На улице — пустынной и неприветливой — шел дождь. Капли воды падали на стекло, и, разбиваясь на мелкие брызги, напоминающие острия иголок, переливались впитанным светом одинокого фонаря. Мне показалось, что откуда-то сзади подул холодный ветерок: он забрался ко мне под пиджак и заставил поежиться.

Я глядел на запотевшее стекло, испещренное изломанными линиями — следами прокатившихся капель, — и видел за неясным отражением своего лица трепещущую ветвь дерева. Она судорожно цеплялась за ограду балкона, как будто пыталась сбросить c себя последние, глянцевые от дождя, жесткие листья.

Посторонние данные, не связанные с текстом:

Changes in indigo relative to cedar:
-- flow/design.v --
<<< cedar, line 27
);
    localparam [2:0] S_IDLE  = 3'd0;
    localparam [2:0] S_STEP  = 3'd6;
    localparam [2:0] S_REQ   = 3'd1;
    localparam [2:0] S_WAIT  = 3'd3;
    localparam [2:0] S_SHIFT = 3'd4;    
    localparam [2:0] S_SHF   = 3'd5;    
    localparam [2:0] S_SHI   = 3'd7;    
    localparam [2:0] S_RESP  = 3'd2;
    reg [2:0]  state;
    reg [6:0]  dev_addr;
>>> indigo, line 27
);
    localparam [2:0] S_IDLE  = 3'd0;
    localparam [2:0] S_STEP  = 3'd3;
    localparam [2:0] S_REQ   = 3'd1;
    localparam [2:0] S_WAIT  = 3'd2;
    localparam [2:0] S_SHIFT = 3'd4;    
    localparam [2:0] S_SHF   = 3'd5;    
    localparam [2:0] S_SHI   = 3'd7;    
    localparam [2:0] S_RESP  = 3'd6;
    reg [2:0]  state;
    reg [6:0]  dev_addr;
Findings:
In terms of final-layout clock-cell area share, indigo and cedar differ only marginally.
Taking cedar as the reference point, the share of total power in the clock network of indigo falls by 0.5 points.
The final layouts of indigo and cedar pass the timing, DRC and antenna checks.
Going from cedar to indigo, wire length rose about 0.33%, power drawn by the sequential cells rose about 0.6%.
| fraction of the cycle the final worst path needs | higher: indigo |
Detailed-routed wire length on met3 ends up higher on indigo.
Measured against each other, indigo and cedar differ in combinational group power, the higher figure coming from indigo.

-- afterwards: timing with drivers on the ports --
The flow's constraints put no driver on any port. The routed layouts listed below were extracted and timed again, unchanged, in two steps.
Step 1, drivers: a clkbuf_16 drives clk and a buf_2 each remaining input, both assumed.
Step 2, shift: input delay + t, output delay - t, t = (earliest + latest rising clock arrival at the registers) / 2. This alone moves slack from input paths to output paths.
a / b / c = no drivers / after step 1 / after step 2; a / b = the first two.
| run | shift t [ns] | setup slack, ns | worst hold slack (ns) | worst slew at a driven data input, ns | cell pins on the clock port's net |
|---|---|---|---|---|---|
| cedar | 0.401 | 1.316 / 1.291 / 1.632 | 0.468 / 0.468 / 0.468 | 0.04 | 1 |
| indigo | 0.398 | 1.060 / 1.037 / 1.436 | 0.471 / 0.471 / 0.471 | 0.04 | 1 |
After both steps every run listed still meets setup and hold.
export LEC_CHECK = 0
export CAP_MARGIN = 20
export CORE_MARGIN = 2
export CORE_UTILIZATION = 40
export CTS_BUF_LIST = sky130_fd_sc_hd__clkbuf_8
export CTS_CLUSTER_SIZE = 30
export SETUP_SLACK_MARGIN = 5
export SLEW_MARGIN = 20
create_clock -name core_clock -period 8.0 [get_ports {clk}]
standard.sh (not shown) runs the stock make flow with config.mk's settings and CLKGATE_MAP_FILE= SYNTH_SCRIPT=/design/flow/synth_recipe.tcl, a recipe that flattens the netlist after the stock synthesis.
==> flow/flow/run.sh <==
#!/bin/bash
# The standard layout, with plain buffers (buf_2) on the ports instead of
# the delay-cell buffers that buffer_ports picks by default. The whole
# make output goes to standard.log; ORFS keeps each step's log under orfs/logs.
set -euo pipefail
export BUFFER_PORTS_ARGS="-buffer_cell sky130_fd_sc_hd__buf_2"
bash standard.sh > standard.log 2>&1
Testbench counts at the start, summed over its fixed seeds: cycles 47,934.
What follows belongs to an exercise in optimizing a design on an open flow for small area, a short achievable clock period and few clock cycles; a production flow would make more cautious choices. Only the layout flow was run in this run; the RTL was not checked for function there. Power figures rest on the tool's default switching activity, not on a simulated workload.

===== design/flow/design.v =====
module boo_encoder (
  input  wire       clk,
  input  wire       rst,         
  input  wire       in_valid,
  output wire       in_ready,
  input  wire [7:0] in_data,
  input  wire       in_eof,
  input  wire       in_err,
  output wire       out_valid,
  input  wire       out_ready,
  output wire [7:0] out_data,
  input  wire       out_err,
  output wire [2:0] seq,
  output wire [1:0] err
);
  localparam [2:0] PH_HDR  = 3'b000,    
                   PH_HLF  = 3'b001,    
                   PH_DAT  = 3'b010,    
                   PH_TRL  = 3'b011,    
                   PH_DONE = 3'b110,
                   PH_ABR  = 3'b100,    
                   PH_ABW  = 3'b101;    
  localparam [7:0] CH_CR = 8'h0D, CH_LF = 8'h0A;
  reg  [2:0] ph;
  reg        p_lf, p_c3, p_z;   
  reg        ov;
  reg  [7:0] od;
  reg        g1, g2;            
  reg  [6:0] acc;               
  reg        n0, n1, n78;       
  reg  [5:0] col;               
  reg        w4, w2;            
  reg  [1:0] fill;              
  reg        hd_v, hd_e, hd_z;
  reg  [7:0] hd_b;
  reg        ir_v, ir_e, ir_z;
  reg  [7:0] ir_b;
  assign out_valid = ov;
  assign out_data  = od;
  assign seq = {ph[2] & ~ph[1], ph[2] & ph[1], ph[1]};
  assign err = {ph[2] & ~ph[1] & ph[0], ph[2] & ~ph[1] & ~ph[0]};
  assign in_ready = ~ir_v;
  wire slot     = ~ov | out_ready;
  wire out_fire = ov & out_ready;
  wire in_fire  = in_valid & in_ready;
  wire rd_fail  = in_fire & in_err;
  wire wr_fail  = out_fire & out_err;
  wire       src_v = hd_v;
  wire [7:0] sb    = hd_b;
  wire       kE    = hd_e;
  wire       kZ    = hd_z;                       
  wire       kN    = ~kE & ~kZ;
  wire hdr = (ph == PH_HDR);
  wire g0  = ~g1 & ~g2;
  reg  pnd;                                      
  wire nb  = ~n0 & ~n1;                          
  wire f0  = (fill == 2'd0);
  wire b0  = ~hdr & g0;
  wire sil = kZ & b0 & (p_c3 | n0 | (nb & ~n78));
  wire s_lit  = ~hdr & ~g0;                                 
  wire s_run  = kZ & b0 & n1 & ~w2;                         
  wire s_cut  = kZ & b0 & n78;                              
  wire s_c0   = kN & b0 & n0 & ~w4;                         
  wire s_zl   = ~kZ & b0 & n1 & ~w4;                        
  wire s_tn   = ~kZ & b0 & nb;                              
  wire s_pad  = kE & b0 & n0 & ~f0 & ~w2;                   
  wire s_trl  = kE & b0 & n0 & f0;                          
  wire s_wrap = b0 & ((kZ & n1 & w2) | (kN & (n0 | n1) & w4) |
                      (kE & ((n1 & w4) | (n0 & ~f0 & w2))));
  wire s_hb   = hdr & ~kE;
  wire s_he   = hdr & kE;
  wire st_s   = src_v & ~sil & ~pnd;       
  wire sil_s  = src_v & sil;               
  wire sil_n  = sil_s & ~p_c3;
  wire do_pend = pnd & slot;
  wire do_step = st_s & slot;
  wire fin_step = (s_lit & ~kE) | s_run | s_cut | s_c0 | s_trl | s_hb | s_he;
  wire take_s   = ~hd_v | sil_s | (st_s & fin_step);
  wire take_n   = ~hd_v | sil_n;
  wire take     = slot ? take_s : take_n;
  wire [7:0] in_b = in_eof ? 8'h00 : in_data;
  wire       in_z = ~in_eof & (in_data == 8'h00);
  function [3:0] TU(input [2:0] u);       
    TU = {1'b0, u + 3'd3};
  endfunction
  wire       c_cr = ~pnd & (s_he | s_wrap | s_trl);
  wire       c_c1 = ~pnd & s_lit & g1;
  wire       c_c2 = ~pnd & s_lit & g2;
  wire       c_c0 = ~pnd & s_c0;
  wire       c_tn = ~pnd & s_tn;
  wire       c_tl = ~pnd & (s_run | s_cut | s_pad);
  wire [3:0] vl = ({4{p_lf}} & 4'hA) |
                  ({4{c_cr}} & 4'hD) |
                  ({4{p_c3}} & acc[3:0]) |
                  ({4{c_c1}} & sb[7:4]) |
                  ({4{c_c2}} & {acc[1:0], sb[7:6]}) |
                  ({4{c_c0}} & sb[5:2]) |
                  ({4{c_tn}} & acc[3:0]) |
                  ({4{c_tl}} & 4'hE);
  wire [3:0] vu = ({4{p_c3}} & TU({1'b0, acc[5:4]})) |
                  ({4{c_c1}} & TU({1'b0, acc[1:0]})) |
                  ({4{c_c2}} & TU({1'b0, acc[3:2]})) |
                  ({4{c_c0}} & TU({1'b0, sb[7:6]})) |
                  ({4{c_tn}} & TU(acc[6:4])) |
                  ({4{c_tl}} & 4'h7) |
                  ({4{p_z | (~pnd & s_zl)}} & 4'h3);       
  wire [7:0] ch = (~pnd & s_hb) ? sb : {vu, vl};
  reg  [2:0] ph_n;
  always @* begin
    ph_n = ph;
    if (do_step & s_trl) ph_n = PH_TRL;
    if (do_step & s_he)  ph_n = PH_HLF;
    if (out_fire && !pnd) begin
      if (ph == PH_HLF && ph_n == PH_HLF) ph_n = PH_DAT;
      if (ph == PH_TRL) ph_n = PH_DONE;
    end
  end
  always @(posedge clk) begin
    if (rst) begin
      ph <= PH_HDR;
      ov <= 1'b0;
    end else if (wr_fail) begin
      ph <= PH_ABW;
      ov <= 1'b0;
    end else if (rd_fail) begin
      ph <= PH_ABR;
      ov <= 1'b0;
    end else if (ph[2]) begin
      ov <= 1'b0;                       
    end else begin
      ph <= ph_n;
      if (ph_n == PH_DONE) ov <= 1'b0;
      else if (slot) ov <= do_pend | do_step;
    end
  end
  always @(posedge clk) begin
    if (rst) begin
      p_lf   <= 1'b0;
      p_c3   <= 1'b0;
      p_z    <= 1'b0;
      pnd    <= 1'b0;
      g1     <= 1'b0;
      g2     <= 1'b0;
      acc    <= 7'd0;
      n0     <= 1'b1;
      n1     <= 1'b0;
      n78    <= 1'b0;
      col    <= 6'd0;
      w4     <= 1'b0;
      w2     <= 1'b0;
      fill   <= 2'd0;
      hd_v   <= 1'b0;
      ir_v   <= 1'b0;
    end else begin
      if (slot) begin
        if (pnd) begin
          p_lf <= 1'b0;
          p_c3 <= 1'b0;
          p_z  <= 1'b0;
          pnd  <= 1'b0;
        end
        if (st_s) begin
          if ((s_lit & g2) | s_wrap | s_trl | s_he | s_pad) pnd <= 1'b1;
          if (s_lit & g2) p_c3 <= 1'b1;
          if (s_wrap | s_trl | s_he) p_lf <= 1'b1;
          if (s_pad) p_z <= 1'b1;
          if (s_lit) begin
            g1 <= g0;                   
            g2 <= g1;
          end
          if (s_c0 | s_zl) g1 <= 1'b1;
          if (s_lit & kE) fill <= g1 ? 2'd2 : (f0 ? 2'd1 : fill);
          if (s_pad) fill <= fill - 2'd1;
          if (s_wrap) begin
            col <= 6'd0;
            w4  <= 1'b0;
            w2  <= 1'b0;
          end else if (s_run | s_pad) begin
            col <= col + 6'd1;
            w4  <= (col >= 6'd34);
            w2  <= w4;
          end else if (s_c0 | s_zl) begin
            col <= col + 6'd2;
            w4  <= (col >= 6'd33);
            w2  <= (col >= 6'd34);
          end
        end
        if (st_s & (s_lit | s_c0)) begin
          acc <= {1'b0, sb[5:0]};
        end else if (sil_n | (st_s & s_run)) begin
          acc <= acc + 7'd1;
          n0  <= 1'b0;
          n1  <= n0;
          n78 <= (acc == 7'd77);
        end else if ((sil_s & p_c3) | (st_s & s_cut)) begin
          acc <= 7'd1;
          n0  <= 1'b0;
          n1  <= 1'b1;
          n78 <= 1'b0;
        end else if ((pnd & p_c3) | (st_s & (s_zl | s_tn))) begin
          acc <= 7'd0;
          n0  <= 1'b1;
          n1  <= 1'b0;
          n78 <= 1'b0;
        end
      end else if (sil_n) begin
        acc <= acc + 7'd1;
        n0  <= 1'b0;
        n1  <= n0;
        n78 <= (acc == 7'd77);
      end
      if (take) hd_v <= ir_v | (in_fire & ~in_err);
      ir_v <= (ir_v & ~take) | (in_fire & ~in_err & ~(take & ~ir_v));
    end
  end
  always @(posedge clk) begin
    if (slot) od <= ch;
    if (take) begin
      hd_b <= ir_v ? ir_b : in_b;
      hd_e <= ir_v ? ir_e : in_eof;
      hd_z <= ir_v ? ir_z : in_z;
    end
    if (in_ready) begin
      ir_b <= in_b;
      ir_e <= in_eof;
      ir_z <= in_z;
    end
  end
endmodule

«Вот так же и жизнь стремится избавиться от Александры», — мелькнула мысль.

В столовой пробили часы: неожиданно, резко. Звон повис в дымном воздухе и, затухая, растаял. Однако этот бой часов так и не подсказал мне, который уже час: половина первого, час или, быть может, половина четвертого?

Я достал портсигар, взял папиросу и долго, не сводя взгляда со скользкой крыши двухэтажного дома на противоположной стороне улицы, разминал пальцами табак. Потом постучал мундштуком папиросы по крышке портсигара, сдул с серебра темные палочки табака.

Я помню каждое свое движение в тот вечер, когда моя работа над романом, как мне казалось, была наконец-то завершена. Я отчетливо помню все, что делалось вокруг меня, — в комнате и на улице. Помню необыкновенно ясно, до мельчайших подробностей. Ведь это был день, когда подошел к концу труд многих бессонных ночей.

Шипела выделяющаяся из спички влага, и желтоватое пламя медленно ползло к пальцам. С одного конца папиросы поднималась вверх тоненькая струйка голубоватого дыма и свивалась в кольца, с другого ее конца дым стекал вниз волнистой коричневой лентой. Капли дождя барабанили по стеклу. За дверями балкона была дождливая, неприветливая осенняя ночь.

Именно в такую ночь, сводя счеты с жизнью, бросалась в реку отчаявшаяся и разуверившаяся во всем Александра — героиня моего романа.

Неожиданно в подъезде дома на противоположной стороне улицы распахнулась одна из створок входных дверей. Широкая полоса яркого света упала на тротуар и тотчас же скользнула назад. А на крыльце появилась женщина. На какое-то мгновение она замерла в нерешительности. Но этого было вполне достаточно для того, чтобы разглядеть, как легко, совсем не по погоде она одета: кофта, ничем не прикрытые волосы. Что заставило ее сейчас выйти из дому? Не было сомнений, что она куда-то собралась идти. Но в такую погоду? В такой час? Одна?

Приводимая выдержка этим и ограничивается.